Your task: Go through the entries below and pick out every line with "layout".

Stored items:
-*-*-

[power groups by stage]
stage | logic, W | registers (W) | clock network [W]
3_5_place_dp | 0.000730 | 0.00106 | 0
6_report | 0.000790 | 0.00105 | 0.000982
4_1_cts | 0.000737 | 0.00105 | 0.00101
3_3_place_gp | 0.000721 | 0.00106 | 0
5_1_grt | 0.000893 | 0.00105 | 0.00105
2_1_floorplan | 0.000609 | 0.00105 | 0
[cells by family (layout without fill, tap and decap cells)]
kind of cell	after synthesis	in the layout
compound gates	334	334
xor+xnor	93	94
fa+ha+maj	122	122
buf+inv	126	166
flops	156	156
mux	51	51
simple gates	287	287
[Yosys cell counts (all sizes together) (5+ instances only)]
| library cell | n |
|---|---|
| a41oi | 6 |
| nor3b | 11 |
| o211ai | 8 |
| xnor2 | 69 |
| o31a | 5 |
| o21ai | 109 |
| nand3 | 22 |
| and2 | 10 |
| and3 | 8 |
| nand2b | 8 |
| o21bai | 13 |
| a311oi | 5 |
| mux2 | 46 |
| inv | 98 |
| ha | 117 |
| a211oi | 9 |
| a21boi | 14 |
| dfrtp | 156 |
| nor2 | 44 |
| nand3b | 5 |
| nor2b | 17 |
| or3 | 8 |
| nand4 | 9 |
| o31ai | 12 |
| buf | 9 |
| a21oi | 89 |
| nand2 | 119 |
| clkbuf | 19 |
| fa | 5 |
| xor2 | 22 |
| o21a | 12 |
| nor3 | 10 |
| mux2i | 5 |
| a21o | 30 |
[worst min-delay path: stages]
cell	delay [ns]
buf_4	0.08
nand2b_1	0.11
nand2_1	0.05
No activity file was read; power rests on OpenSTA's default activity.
### config.mk
export PLATFORM = sky130hd
export DESIGN_NAME = step_dir_gen
export DESIGN_NICKNAME = d
export VERILOG_FILES = /design/src/rtl/step_dir_gen.sv
export SDC_FILE = /design/constraint.sdc
export NUM_CORES = 1
export LEC_CHECK = 0
export ABC_AREA = 1
export BUFFER_PORTS_ARGS = -buffer_cell sky130_fd_sc_hd__buf_2
export CORE_MARGIN = 1
export CORE_UTILIZATION = 35
export DETAILED_ROUTE_END_ITERATION = 6
export GPL_ROUTABILITY_DRIVEN = 1
export PLACE_DENSITY_LB_ADDON = 0.1
export SYNTH_ARGS = -nofsm -noshare
export SYNTH_HDL_FRONTEND = slang
export SYNTH_SLANG_ARGS = --single-unit
### constraint.sdc
create_clock -name clk -period 5.6 [get_ports clk]
set_input_delay 0.28 -clock clk [delete_from_list [all_inputs] [get_ports clk]]
set_output_delay 0.28 -clock clk [all_outputs]
set_load 0.02 [all_outputs]
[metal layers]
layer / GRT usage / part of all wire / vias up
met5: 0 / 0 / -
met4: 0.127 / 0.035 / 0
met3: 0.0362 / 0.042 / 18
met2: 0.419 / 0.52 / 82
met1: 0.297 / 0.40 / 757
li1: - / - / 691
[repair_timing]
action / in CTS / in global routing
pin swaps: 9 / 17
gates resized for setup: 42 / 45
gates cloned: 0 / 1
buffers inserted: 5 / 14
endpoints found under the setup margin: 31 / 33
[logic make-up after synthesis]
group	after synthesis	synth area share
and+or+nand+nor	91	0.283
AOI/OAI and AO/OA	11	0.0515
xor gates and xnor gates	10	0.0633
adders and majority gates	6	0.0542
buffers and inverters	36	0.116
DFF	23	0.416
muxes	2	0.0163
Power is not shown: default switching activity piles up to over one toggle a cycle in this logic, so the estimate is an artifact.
File: src/rtl/debug_bridge_pkg.sv
// Shared opcodes, response codes, FSM states and bus payload type for the
// UART-to-debug-bus command bridge.
package debug_bridge_pkg;

    localparam int unsigned DBG_AW = 8;
    localparam int unsigned DBG_DW = 16;

    localparam logic [7:0] OP_WR   = 8'h57;
    localparam logic [7:0] OP_RD   = 8'h52;
    localparam logic [7:0] RSP_ACK = 8'h06;
    localparam logic [7:0] RSP_NAK = 8'h15;

    typedef enum logic [2:0] {
        ST_IDLE,
        ST_ADDR,
        ST_D0,
        ST_D1,
        ST_XFER,
        ST_RSP0,
        ST_RSP1
    } state_e;

    typedef struct packed {
        logic [DBG_DW-1:0] di;
        logic [DBG_AW-1:0] a;
    } dbg_req_t;

endpackage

-*-*-

Solution for this task:
[cells by family (layout without fill, tap and decap cells)]
kind of cell	after synthesis	in the layout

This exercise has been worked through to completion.